During development and learning, neurons in the brain grow small protrusions along branching dendrites—the dendritic spines—to boost cell-to-cell connectivity.

This process may be modulated by neuronal supporting cells, called astrocytes, more than previously thought according to new research by Yi Zuo, professor of molecular, cell, and developmental biology. The study was published in Biological Psychiatry.

Zuo discovered the astrocytes' contribution by first studying mice with Fragile X syndrome, in which a lack of Fragile X mental retardation protein (FMRP) leads to too many dendritic spines and impaired motor skills.

While neurons and astrocytes both express the FMRP protein, the neurons have 10 times as much, noted Zuo. So, she was surprised to find that selectively eliminating FMRP in astrocytes—while maintaining neurons' protein expression—still led to symptoms of Fragile X. "Even though astrocytes express very little of this protein, they seem to be contributing to the disease," said Zuo.

Next, Zuo's team seeks changes in astrocytes that may be important for synaptic transmission. She also wants to learn more about the role of astrocytes in aging.
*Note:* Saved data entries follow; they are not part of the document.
`timescale 1ns / 1ps
module systemResetHandler(
    input  clk,
    input  reset,
    output resetPulse
);
    parameter DEBOUNCE_CLKS = 240000;
    reg [$clog2(DEBOUNCE_CLKS)-1:0] debounceCounter;
    reg debouncedReset;
    always @(posedge clk) begin 
        if (reset != debouncedReset) begin
            if (debounceCounter == (DEBOUNCE_CLKS - 1)) begin
                debouncedReset <= reset;
                debounceCounter <= 0;
            end else begin
                debounceCounter <= debounceCounter + 1;
            end
        end else begin
            debounceCounter <= 0;
        end
    end
    assign resetPulse = ~debouncedReset; 
endmodule
`timescale 1ns / 1ps
module SevenSegmentALU(
    input clk, 
    input reset,
    input onesBtn, 
    input tensBtn, 
    input hundredsBtn, 
    input sign, 
    input enter, 
    output [6:0] seg,
    output [3:0] anode 
);
    parameter DEBOUNCE_CLKS = 1000;
    wire resetPulse;
    systemResetHandler #(.DEBOUNCE_CLKS(DEBOUNCE_CLKS)) resetHandlerInstance (
        .clk(clk),
        .reset(reset),
        .resetPulse(resetPulse)
    );
    wire onesBtnPulse;
    buttonSyncPulse #(.DEBOUNCE_CLKS(DEBOUNCE_CLKS)) onesBtnGen (
        .clk(clk),
        .resetPulse(resetPulse), 
        .button(onesBtn),
        .buttonPulse(onesBtnPulse)
    );
    wire tensBtnPulse;
    buttonSyncPulse #(.DEBOUNCE_CLKS(DEBOUNCE_CLKS)) tensBtnGen (
        .clk(clk),
        .resetPulse(resetPulse), 
        .button(tensBtn),
        .buttonPulse(tensBtnPulse)
    );
    wire hundredsBtnPulse;
    buttonSyncPulse #(.DEBOUNCE_CLKS(DEBOUNCE_CLKS)) hundredsBtnGen (
        .clk(clk),
        .resetPulse(resetPulse), 
        .button(hundredsBtn),
        .buttonPulse(hundredsBtnPulse)
    );
    wire signPulse;
    buttonSyncPulse #(.DEBOUNCE_CLKS(DEBOUNCE_CLKS)) signBtnGen (
        .clk(clk),
        .resetPulse(resetPulse), 
        .button(sign),
        .buttonPulse(signPulse)
    );
    wire enterPulse;
    buttonSyncPulse #(.DEBOUNCE_CLKS(DEBOUNCE_CLKS)) enterBtnGen (
        .clk(clk),
        .resetPulse(resetPulse), 
        .button(enter),
        .buttonPulse(enterPulse)
    );
    reg [3:0] bcdOnes;
    reg [3:0] bcdTens;
    reg [3:0] bcdHundreds;
    reg [3:0] bcdThousands;
    wire numberOn; 
    wire finished; 
    reg [15:0] firstNumber;
    reg [15:0] secondNumber;
    reg [15:0] sum;
    reg [16:0] carry;
    reg [2:0] state;
    localparam STATE_INPUT_1        = 3'd0;
    localparam STATE_WAIT_1         = 3'd1;
    localparam STATE_INPUT_2        = 3'd2;
    localparam STATE_WAIT_2         = 3'd3;
    localparam STATE_CALC           = 3'd4;
    localparam STATE_UPDATE_DISPLAY = 3'd5;
    localparam STATE_DONE           = 3'd6;
    assign numberOn = (state == STATE_INPUT_2);
    assign finished = (state == STATE_DONE);
    wire [3:0] firstNumberThousandsVal  = firstNumber[15:12];
    wire [3:0] firstNumberHundredsVal = firstNumber[11:8];
    wire [3:0] firstNumberTensVal     = firstNumber[7:4];
    wire [3:0] firstNumberOnesVal     = firstNumber[3:0];
    wire [3:0] secondNumberThousandsVal = secondNumber[15:12];
    wire [3:0] secondNumberHundredsVal  = secondNumber[11:8];
    wire [3:0] secondNumberTensVal      = secondNumber[7:4];
    wire [3:0] secondNumberOnesVal      = secondNumber[3:0];
    reg [3:0] addResultOnes;
    reg [3:0] addResultTens;
    reg [3:0] addResultHundreds;
    reg carryOneAdd;
    reg carryTenAdd;
    reg carryHundredAdd;
    wire [15:0] sameSignCalculatedSum = {firstNumberThousandsVal, addResultHundreds, addResultTens, addResultOnes};
    always @(*) begin 
        if ((firstNumberOnesVal + secondNumberOnesVal) > 9) begin
            addResultOnes = firstNumberOnesVal + secondNumberOnesVal + 6;
            carryOneAdd = 1;
        end else begin
            addResultOnes = firstNumberOnesVal + secondNumberOnesVal;
            carryOneAdd = 0;
        end
        if ((firstNumberTensVal + secondNumberTensVal + carryOneAdd) > 9) begin
            addResultTens = firstNumberTensVal + secondNumberTensVal + carryOneAdd + 6;
            carryTenAdd = 1;
        end else begin
            addResultTens = firstNumberTensVal + secondNumberTensVal + carryOneAdd;
            carryTenAdd = 0;
        end
        if ((firstNumberHundredsVal + secondNumberHundredsVal + carryTenAdd) > 9) begin
            addResultHundreds = firstNumberHundredsVal + secondNumberHundredsVal + carryTenAdd + 6;
            carryHundredAdd = 1;
        end else begin
            addResultHundreds = firstNumberHundredsVal + secondNumberHundredsVal + carryTenAdd;
            carryHundredAdd = 0;
        end
    end
    wire isFirstMagnitudeGreater = (firstNumber[11:0] > secondNumber[11:0]);
    wire areMagnitudesEqual      = (firstNumber[11:0] == secondNumber[11:0]);
    wire [3:0] largerMagnitudeHundreds  = isFirstMagnitudeGreater ? firstNumberHundredsVal : secondNumberHundredsVal;
    wire [3:0] largerMagnitudeTens      = isFirstMagnitudeGreater ? firstNumberTensVal     : secondNumberTensVal;
    wire [3:0] largerMagnitudeOnes      = isFirstMagnitudeGreater ? firstNumberOnesVal     : secondNumberOnesVal;
    wire [3:0] smallerMagnitudeHundreds = isFirstMagnitudeGreater ? secondNumberHundredsVal : firstNumberHundredsVal;
    wire [3:0] smallerMagnitudeTens     = isFirstMagnitudeGreater ? secondNumberTensVal     : firstNumberTensVal;
    wire [3:0] smallerMagnitudeOnes     = isFirstMagnitudeGreater ? secondNumberOnesVal     : firstNumberOnesVal;
    wire [3:0] resultMagnitudeHundreds, resultMagnitudeTens, resultMagnitudeOnes;
    wire borrowOutOnes, borrowOutTens, borrowOutHundreds;
    bcdSubDigit subOnesInstance (
        .a(largerMagnitudeOnes),
        .b(smallerMagnitudeOnes),
        .borrowIn(1'b0),
        .result(resultMagnitudeOnes),
        .borrowOut(borrowOutOnes)
    );
    bcdSubDigit subTensInstance (
        .a(largerMagnitudeTens),
        .b(smallerMagnitudeTens),
        .borrowIn(borrowOutOnes),
        .result(resultMagnitudeTens),
        .borrowOut(borrowOutTens)
    );
    bcdSubDigit subHundredsInstance (
        .a(largerMagnitudeHundreds),
        .b(smallerMagnitudeHundreds),
        .borrowIn(borrowOutTens),
        .result(resultMagnitudeHundreds),
        .borrowOut(borrowOutHundreds)
    );
    wire [3:0] finalSumSign = areMagnitudesEqual ? 15 : (isFirstMagnitudeGreater ? firstNumberThousandsVal : secondNumberThousandsVal);
    wire [15:0] differentSignCalculatedSum = {finalSumSign, resultMagnitudeHundreds, resultMagnitudeTens, resultMagnitudeOnes};
    always @(posedge clk) begin
        if (~resetPulse) begin
            bcdOnes <= 0;
            bcdTens <= 0;
            bcdHundreds <= 0;
            bcdThousands <= 15;
            firstNumber <= 0;
            secondNumber <= 0;
            sum <= 0;
            carry <= 0;
            state <= STATE_INPUT_1;
        end else begin
            case (state)
                STATE_INPUT_1: begin
                    if (enterPulse) begin
                        firstNumber <= {bcdThousands, bcdHundreds, bcdTens, bcdOnes};
                        state <= STATE_WAIT_1;
                    end else begin
                        if (onesBtnPulse) begin
                            if (bcdOnes == 9) begin
                                bcdOnes <= 0;
                            end else begin
                                bcdOnes <= bcdOnes + 1;
                            end
                        end
                        if (tensBtnPulse) begin
                            if (bcdTens == 9) begin
                                bcdTens <= 0;
                            end else begin
                                bcdTens <= bcdTens + 1;
                            end
                        end
                        if (hundredsBtnPulse) begin
                            if (bcdHundreds == 9) begin
                                bcdHundreds <= 0;
                            end else begin
                                bcdHundreds <= bcdHundreds + 1;
                            end
                        end
                        if (signPulse) begin
                            case(bcdThousands)
                                15: bcdThousands <= 14;
                                14: bcdThousands <= 15;
                                default: bcdThousands <= 15;
                            endcase
                        end
                    end
                end
                STATE_WAIT_1: begin
                    if (~enter) begin
                        bcdOnes <= 0;
                        bcdTens <= 0;
                        bcdHundreds <= 0;
                        bcdThousands <= 15;
                        state <= STATE_INPUT_2;
                    end
                end
                STATE_INPUT_2: begin
                    if (enterPulse) begin
                        secondNumber <= {bcdThousands, bcdHundreds, bcdTens, bcdOnes};
                        state <= STATE_WAIT_2;
                    end else begin
                        if (onesBtnPulse) begin
                            if (bcdOnes == 9) begin
                                bcdOnes <= 0;
                            end else begin
                                bcdOnes <= bcdOnes + 1;
                            end
                        end
                        if (tensBtnPulse) begin
                            if (bcdTens == 9) begin
                                bcdTens <= 0;
                            end else begin
                                bcdTens <= bcdTens + 1;
                            end
                        end
                        if (hundredsBtnPulse) begin
                            if (bcdHundreds == 9) begin
                                bcdHundreds <= 0;
                            end else begin
                                bcdHundreds <= bcdHundreds + 1;
                            end
                        end
                        if (signPulse) begin
                            case(bcdThousands)
                                15: bcdThousands <= 14;
                                14: bcdThousands <= 15;
                                default: bcdThousands <= 15;
                            endcase
                        end
                    end
                end
                STATE_WAIT_2: begin
                    if (~enter) begin
                        state <= STATE_CALC;
                    end
                end
                STATE_CALC: begin
                    if (firstNumberThousandsVal == secondNumberThousandsVal) begin
                        sum <= sameSignCalculatedSum;
                        carry[16] <= carryHundredAdd;
                    end else begin 
                        sum <= differentSignCalculatedSum;
                        carry <= 0;
                    end
                    state <= STATE_UPDATE_DISPLAY;
                end
                STATE_UPDATE_DISPLAY: begin
                    bcdOnes <= sum[3:0];
                    bcdTens <= sum[7:4];
                    bcdHundreds <= sum[11:8];
                    bcdThousands <= sum[15:12];
                    state <= STATE_DONE;
                end
                STATE_DONE: begin
                end
            endcase
        end
    end
    parameter MUX_COUNT_MAX = 3000;
    reg [11:0] muxClkCounter;
    reg muxPulse;
    reg [1:0] digitSelector;
    reg [3:0] currentDisplayBcd;
    reg [3:0] anodeOutputReg;
    assign anode = anodeOutputReg;
    always @(posedge clk) begin
        if (~resetPulse) begin
            muxClkCounter <= 0;
            muxPulse <= 0;
            digitSelector <= 0;
            anodeOutputReg <= 4'b1111;
            currentDisplayBcd <= 0;
        end else begin
            if (muxClkCounter == MUX_COUNT_MAX - 1) begin
                muxClkCounter <= 0;
                muxPulse <= 1;
                digitSelector <= digitSelector + 1;
            end else begin
                muxClkCounter <= muxClkCounter + 1;
                muxPulse <= 0;
            end
            if (muxPulse) begin
                case (digitSelector)
                    2'd0: begin
                        anodeOutputReg <= 4'b1110;
                        currentDisplayBcd <= bcdOnes;
                    end
                    2'd1: begin
                        anodeOutputReg <= 4'b1101;
                        currentDisplayBcd <= bcdTens;
                    end
                    2'd2: begin
                        anodeOutputReg <= 4'b1011;
                        currentDisplayBcd <= bcdHundreds;
                    end
                    2'd3: begin
                        anodeOutputReg <= 4'b0111;
                        currentDisplayBcd <= bcdThousands;
                    end
                endcase
            end
        end
    end
    reg [6:0] segOutReg;
    assign seg = segOutReg;
    always @(*) begin
        case(currentDisplayBcd)
            4'b0000: segOutReg = 7'b0111111;
            4'b0001: segOutReg = 7'b0000110;
            4'b0010: segOutReg = 7'b1011011;
            4'b0011: segOutReg = 7'b1001111;
            4'b0100: segOutReg = 7'b1100110;
            4'b0101: segOutReg = 7'b1101101;
            4'b0110: segOutReg = 7'b1111101;
            4'b0111: segOutReg = 7'b0000111;
            4'b1000: segOutReg = 7'b1111111;
            4'b1001: segOutReg = 7'b1101111;
            4'b1110: segOutReg = 7'b1000000;
            4'b1111: segOutReg = 7'b0000000;
            default: segOutReg = 7'b0000000;
        endcase
    end
endmodule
"Neurons are still very important," said Zuo, "but we should pay more attention to astrocytes."

Anthropology

DNA directions

La Doncela is an Incan mummy that was found at Mount Llullaillaco in Argentina in 1999. Her DNA was included in the study of pre-Columbian individuals who lived 500 to 8,500 years ago, and helped archaeologists follow the movement of people to the Americas. With modern genomic tools, UC Santa Cruz biological anthropologist Lars Fehren-Schmitz follows the molecular footprints of ancient people. By analyzing DNA from prehistoric and historic human remains, he studies where—and when—our ancestors went. This genetic data can also show how disease, environment, and lifestyles affect human adaptation.

For example, reconstructing the genomes of 92 pre-Columbian individuals enabled Fehren-Schmitz and his colleagues to track the migration of people, once isolated on the Beringian land bridge for thousands of years, into the Americas starting around 16,000 years ago. That early isolation period created a unique pattern of genetic diversity, traceable as those populations moved southward to Chile, explained Fehren-Schmitz, an author on the study published in Science Advances.

Among those ancient samples, Fehren-Schmitz also found DNA markers no longer seen in modern data sets, suggesting a high extinction rate of Native American people around the time of first European contact. "Our high-resolution data allowed us to verify the historic record," he said.

DNA markers in another study showed that adaptation to high altitudes existed before people got to the Andes, a trait that allowed populations to persist there.

Now the UC Santa Cruz Paleogenomics Lab is expanding and, along with it, Fehren-Schmitz's research plans. "How far can the interactions between biology and culture shape diversity in populations?" he wants to know; "not just in ancient peoples, but in contemporary populations and in how our future development will look."